この結果、当中間連結会計期間の「DX×テクノロジー事業」における売上高は、478,647千円(前年同期比16.8%減)となり、セグメント損失は28,114千円(前年同期は21,092千円の利益)となりました。
(DX×HR事業)
「DX×HR事業」においては、テクノロジー領域を中心として、クライアントのニーズに応じた採用代行や人事評価制度コンサルティングなどの「HRソリューションサービス」及び、産業医のマッチングサービスを主軸に企業の健康経営を支援する「ヘルスケアサービス」を提供しております。ただし、2024年5月15日付適時開示「連結子会社の異動(株式譲渡)に関するお知らせ」のとおり、5月31日をもって「HRソリューションサービス」を手掛ける株式会社プロジェクトHRソリューションズの全株式を譲渡し当社の連結の範囲から除外されております。
この結果、当中間連結会計期間の「DX×HR事業」におけるサービスごとの売上高は、HRソリューションサービスが161,016千円(前年同期比5.2%減)、ヘルスケアサービスが67,805千円(前年同期比35.8%増)の計228,821千円(前年同期比4.1%増)となり、セグメント利益は17,755千円(前年同期比69.1%減)となりました。
(2)財政状態の分析
(資産)
当中間連結会計期間末における流動資産は3,481,333千円となり、前連結会計年度末に比べ115,163千円減少となりました。これは主に、現金及び預金が139,863千円、受取手形及び売掛金が139,099千円減少した一方、未収消費税等が126,352千円増加したこと等によるものであります。固定資産は2,534,686千円となり、前連結会計年度末に比べ421,261千円増加となりました。これは主に、建物が455,371千円増加したこと等によるものであります。
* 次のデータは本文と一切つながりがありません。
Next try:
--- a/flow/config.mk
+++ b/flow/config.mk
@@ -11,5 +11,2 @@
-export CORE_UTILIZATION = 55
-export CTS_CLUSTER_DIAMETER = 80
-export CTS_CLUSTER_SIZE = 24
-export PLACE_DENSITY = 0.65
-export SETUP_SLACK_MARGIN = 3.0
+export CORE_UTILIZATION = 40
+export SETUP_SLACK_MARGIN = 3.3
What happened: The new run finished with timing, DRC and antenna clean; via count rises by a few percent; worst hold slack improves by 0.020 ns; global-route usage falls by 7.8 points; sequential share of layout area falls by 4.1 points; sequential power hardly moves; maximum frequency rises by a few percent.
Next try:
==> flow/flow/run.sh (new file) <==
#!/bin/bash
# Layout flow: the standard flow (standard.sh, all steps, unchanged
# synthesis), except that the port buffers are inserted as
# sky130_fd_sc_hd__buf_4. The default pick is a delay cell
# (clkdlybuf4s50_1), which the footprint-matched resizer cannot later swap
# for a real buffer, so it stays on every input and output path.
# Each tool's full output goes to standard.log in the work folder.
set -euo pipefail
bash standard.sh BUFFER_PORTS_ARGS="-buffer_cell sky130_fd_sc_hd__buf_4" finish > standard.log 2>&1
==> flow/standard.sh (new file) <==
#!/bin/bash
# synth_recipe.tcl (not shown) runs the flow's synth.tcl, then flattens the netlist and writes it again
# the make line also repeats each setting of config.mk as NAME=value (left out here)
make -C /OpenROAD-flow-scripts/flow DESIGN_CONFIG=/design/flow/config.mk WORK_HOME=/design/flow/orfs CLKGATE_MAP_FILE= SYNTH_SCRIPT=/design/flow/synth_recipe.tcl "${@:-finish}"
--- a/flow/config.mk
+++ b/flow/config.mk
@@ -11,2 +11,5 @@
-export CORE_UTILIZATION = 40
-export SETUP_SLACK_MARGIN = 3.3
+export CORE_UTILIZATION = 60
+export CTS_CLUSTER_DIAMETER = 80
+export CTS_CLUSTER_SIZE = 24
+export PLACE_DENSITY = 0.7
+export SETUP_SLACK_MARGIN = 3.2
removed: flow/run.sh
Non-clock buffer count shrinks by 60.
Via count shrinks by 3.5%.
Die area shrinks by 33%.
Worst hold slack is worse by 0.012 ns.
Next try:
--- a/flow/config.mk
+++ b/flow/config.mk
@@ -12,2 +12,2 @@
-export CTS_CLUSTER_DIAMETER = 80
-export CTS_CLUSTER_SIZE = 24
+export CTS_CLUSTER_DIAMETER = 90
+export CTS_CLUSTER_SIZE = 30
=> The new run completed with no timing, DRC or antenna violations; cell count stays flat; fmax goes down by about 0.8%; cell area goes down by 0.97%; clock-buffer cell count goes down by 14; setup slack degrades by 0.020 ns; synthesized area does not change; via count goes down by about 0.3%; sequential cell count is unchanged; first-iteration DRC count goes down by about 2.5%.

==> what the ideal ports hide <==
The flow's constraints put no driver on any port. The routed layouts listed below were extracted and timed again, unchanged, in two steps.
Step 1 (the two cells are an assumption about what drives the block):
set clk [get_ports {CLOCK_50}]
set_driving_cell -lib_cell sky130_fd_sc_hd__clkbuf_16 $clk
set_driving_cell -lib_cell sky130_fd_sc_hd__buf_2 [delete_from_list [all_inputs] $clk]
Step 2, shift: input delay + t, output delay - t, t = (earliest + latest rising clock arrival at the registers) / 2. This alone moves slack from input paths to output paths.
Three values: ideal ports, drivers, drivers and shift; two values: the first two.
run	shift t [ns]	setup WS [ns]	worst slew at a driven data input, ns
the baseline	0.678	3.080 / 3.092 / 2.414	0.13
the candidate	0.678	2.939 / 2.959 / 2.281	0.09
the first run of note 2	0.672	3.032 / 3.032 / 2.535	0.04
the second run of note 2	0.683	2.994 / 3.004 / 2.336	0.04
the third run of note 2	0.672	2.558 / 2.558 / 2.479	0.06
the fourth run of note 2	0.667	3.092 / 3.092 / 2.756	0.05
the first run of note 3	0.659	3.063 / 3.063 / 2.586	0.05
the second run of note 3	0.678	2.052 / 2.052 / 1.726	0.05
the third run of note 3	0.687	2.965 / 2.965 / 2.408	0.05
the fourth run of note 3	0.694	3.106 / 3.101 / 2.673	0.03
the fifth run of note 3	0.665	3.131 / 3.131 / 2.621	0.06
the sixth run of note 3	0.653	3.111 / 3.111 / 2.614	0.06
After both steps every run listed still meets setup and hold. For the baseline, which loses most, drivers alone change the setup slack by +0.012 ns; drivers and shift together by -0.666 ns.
What follows belongs to an exercise in optimizing a design on an open flow for small area, a short achievable clock period and few clock cycles; a production flow would make more cautious choices.
In this exercise RTL edits were held to simulation tests only and were not proved equivalent to the original.

==> flow/design.v (excerpt) <==
module mul_div_unit (
  input  logic        clk,
  input  logic        rst,
  input  logic        start,
  input  logic [2:0]  funct3,
  input  logic [31:0] operand_a,
  input  logic [31:0] operand_b,
  input  logic [4:0]  rd_in,
  input  logic        flush,
  output logic        busy,
  output logic        done,
  output logic [31:0] result,
  output logic [4:0]  rd_out
);
  logic s_dn, s_ds, s_fx, s_ms, s_ma;     
  logic s_dn_n, s_ds_n, s_fx_n, s_ms_n, s_ma_n;
  logic done_q, done_n;
  logic fxn_q, fxn_n;         
  logic fx_act, fx_done;
  logic dn_act, dn_done;      
  logic [2:0]  op_q;
  logic [4:0]  rd_q;
  logic [32:0] r_q, r_n;      
  logic [31:0] q_q, q_n;      
  logic [32:0] x_q, x_n;      
  logic [1:0]  m_q, m_n;      
  logic [4:0]  cnt_q, cnt_n;
  logic        sa_q, sa_n;    
  logic        ds_q, ds_n;    
  logic        bz_q, bz_n;    
  logic        d1_q, d1_n;    
  logic        c0_q, c0_n;    
  logic        z0_q, t0_q, n0_q, z1_q, t1_q, n1_q, ci_q;
  logic        z0_n, t0_n, n0_n, z1_n, t1_n, n1_n, ci_n;
  logic idle, accept;
  assign fx_act  = s_fx & fxn_q;
  assign fx_done = s_fx & ~fxn_q;
  assign busy    = dn_act | s_ds | fx_act | s_ms | s_ma;
  assign done    = done_q | fx_done | dn_done;
  assign idle   = ~busy;
  assign accept = start & ~flush & idle;
  logic sgn_a_in, sgn_b_in;
  assign sgn_a_in = funct3[2] ? ~funct3[0] : ~(funct3[1] & funct3[0]);
  assign sgn_b_in = funct3[2] ? ~funct3[0] : ~funct3[1];
  logic [36:0] add_a, add_b, add_c, cs_s, cs_c, add_t;
  logic [35:0] cs_maj;
  always_comb begin
    add_a = {{4{r_q[32]}}, r_q};
    add_b = (z0_q ? 37'd0 : (t0_q ? {{3{x_q[32]}}, x_q, 1'b0} : {{4{x_q[32]}}, x_q}))
            ^ {37{n0_q}};
    add_c = {(z1_q ? 35'd0 : (t1_q ? {x_q[32], x_q, 1'b0} : {{2{x_q[32]}}, x_q})) ^ {35{n1_q}},
             n1_q, n1_q};
  ...
Size: about 2000 cells after synthesis, about 140 flip-flops, ~120 I/O pins.
Settings: LEC_CHECK=0, CAP_MARGIN=20, CORE_MARGIN=2, CORE_UTILIZATION=40, CTS_BUF_LIST=sky130_fd_sc_hd__clkbuf_4 sky130_fd_sc_hd__clkbuf_8, SLEW_MARGIN=20; clock period 10.0 ns.
standard.sh (not shown) runs the stock make flow with config.mk's settings and CLKGATE_MAP_FILE= SYNTH_SCRIPT=/design/flow/synth_recipe.tcl, a recipe that flattens the netlist after the stock synthesis.
==> flow/flow/run.sh <==
#!/bin/bash
set -euo pipefail
export BUFFER_PORTS_ARGS="-buffer_cell sky130_fd_sc_hd__buf_1"
export SETUP_SLACK_MARGIN=5.6
bash standard.sh > standard.log 2>&1
Testbench counts at the start, summed over its fixed seeds: cycles 56,089.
この結果、総資産は6,016,780千円となり、前連結会計年度末に比べ304,132千円増加となりました。
(負債)
当中間連結会計期間末における流動負債は1,421,884千円となり、前連結会計年度末に比べ216,862千円増加となりました。これは主に、1年内返済予定の長期借入金が198,572千円増加したこと等によるものであります。固定負債は2,003,328千円となり、前連結会計年度末に比べ149,250千円増加となりました。これは主に、長期借入金が82,562千円、長期未払金が76,400千円増加したこと等によるものであります。
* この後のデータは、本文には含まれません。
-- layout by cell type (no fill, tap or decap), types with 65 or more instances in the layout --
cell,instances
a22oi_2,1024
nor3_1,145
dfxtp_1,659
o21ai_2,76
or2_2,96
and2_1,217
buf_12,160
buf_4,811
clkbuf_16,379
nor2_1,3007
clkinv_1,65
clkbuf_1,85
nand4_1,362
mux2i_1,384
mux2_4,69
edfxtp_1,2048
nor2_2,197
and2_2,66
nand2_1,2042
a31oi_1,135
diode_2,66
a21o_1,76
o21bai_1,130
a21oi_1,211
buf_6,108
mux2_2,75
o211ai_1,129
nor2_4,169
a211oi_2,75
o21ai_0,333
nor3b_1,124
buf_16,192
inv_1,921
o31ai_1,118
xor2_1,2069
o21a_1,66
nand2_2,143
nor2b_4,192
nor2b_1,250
This design comes from an exercise in tuning for small area, a short achievable clock period and few clock cycles per item on the open sky130 flow, not from production work.
Function was checked by simulation only, so behaviour that the tests miss may differ from the original.
Power is estimated from default activity; no workload was simulated.

## run Y
// stochastic_calcium_cluster_step
module stochastic_calcium_cluster_step #(
   parameter int NUM_CLUSTERS = scs_pkg::NUM_CLUSTERS_DEF,
   parameter int MAX_CHANNELS = scs_pkg::MAX_CHANNELS_DEF
) (
   input  logic                            clock,
   input  logic                            reset,
   input  logic                            req_tvalid,
   output logic                            req_tready,
   input  logic [scs_pkg::REQ_DATA_W-1:0]  req_tdata,
   input  logic                            req_tlast,
   output logic                            rsp_tvalid,
   input  logic                            rsp_tready,
   output logic [scs_pkg::RSP_DATA_W-1:0]  rsp_tdata,
   output logic                            rsp_tuser,
   input  logic                            csr_we,
   input  logic [scs_pkg::CSR_IDX_W-1:0]   csr_index,
   input  logic [scs_pkg::CSR_DATA_W-1:0]  csr_wdata
);
Size in the first run: ~780 flip-flops.
Settings: LEC_CHECK=0, CAP_MARGIN=20, CORE_MARGIN=2, CORE_UTILIZATION=40, PLACE_DENSITY=0.6, SETUP_SLACK_MARGIN=3, SLEW_MARGIN=20; clock period 11.0 ns.
run.sh (not shown) runs the stock make flow with config.mk's settings and CLKGATE_MAP_FILE= SYNTH_SCRIPT=/design/flow/synth_recipe.tcl, a recipe that flattens the netlist after the stock synthesis.
Run Y has completed all stages; timing, DRC and antenna checks passed.
Testbench counts of run Y, summed over its fixed seeds: cycles 3,806, steps 320.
この結果、負債合計は3,425,212千円となり、前連結会計年度末に比べ366,113千円増加となりました。
(純資産)
当中間連結会計期間末における純資産合計は2,591,568千円となり、前連結会計年度末に比べ61,980千円減少となりました。これは主に、利益剰余金が64,546千円減少したこと等によるものであります。
この結果、自己資本比率は43.0%(前連結会計年度末は46.4%)となりました。
(3)キャッシュ・フローの状況
当中間連結会計期間末における現金及び現金同等物(以下、「資金」という。)は前連結会計年度末に比べ139,863千円減少し、2,632,478千円となりました。各キャッシュ・フローの状況とそれらの要因は次のとおりであります。
(営業活動によるキャッシュ・フロー)
当中間連結会計期間における営業活動による資金の減少は、108,073千円(前年同期は195,284千円の増加)となりました。これは主に、未払金136,686千円の増加要因と未収消費税等126,352千円、法人税等の支払額95,304千円の減少要因によるものであります。
(投資活動によるキャッシュ・フロー)
当中間連結会計期間における投資活動による資金の減少は、299,242千円(前年同期は529,217千円の減少)となりました。これは主に、連結範囲の変更を伴う子会社株式の売却による収入167,883千円、投資有価証券の売却による収入86,486千円の増加要因と有形固定資産の取得による支出580,091千円の減少要因によるものであります。
(財務活動によるキャッシュ・フロー)
当中間連結会計期間における財務活動による資金の増加は、267,452千円(前年同期は642,422千円の増加)となりました。これは主に、長期借入れによる収入500,000千円の増加要因と長期借入金の返済による支出218,866千円の減少要因によるものであります。
(4)事業上及び財務上の対処すべき課題
当中間連結会計期間において、新たに発生した事業上及び財務上の対処すべき課題は特にありません。
(5)研究開発活動
該当事項はありません。
(子会社株式の譲渡)
当社は、2024年5月15日開催の取締役会において、当社の100%子会社である株式会社プロジェクトHRソリューションズ(代表取締役社長 関川 懸介/以下、関川氏)について、当社が保有する全株式を関川氏に譲渡することを決議いたしました。また、当該決議に基づき、同日付で株式譲渡契約を締結し、5月31日付で譲渡を完了いたしました。これに伴い、当中間連結会計期間において株式会社プロジェクトHRソリューションズを連結の範囲から除外しております。
詳細は「第4 経理の状況 1 中間連結財務諸表 注記事項 (企業結合等関係)」に記載のとおりであります。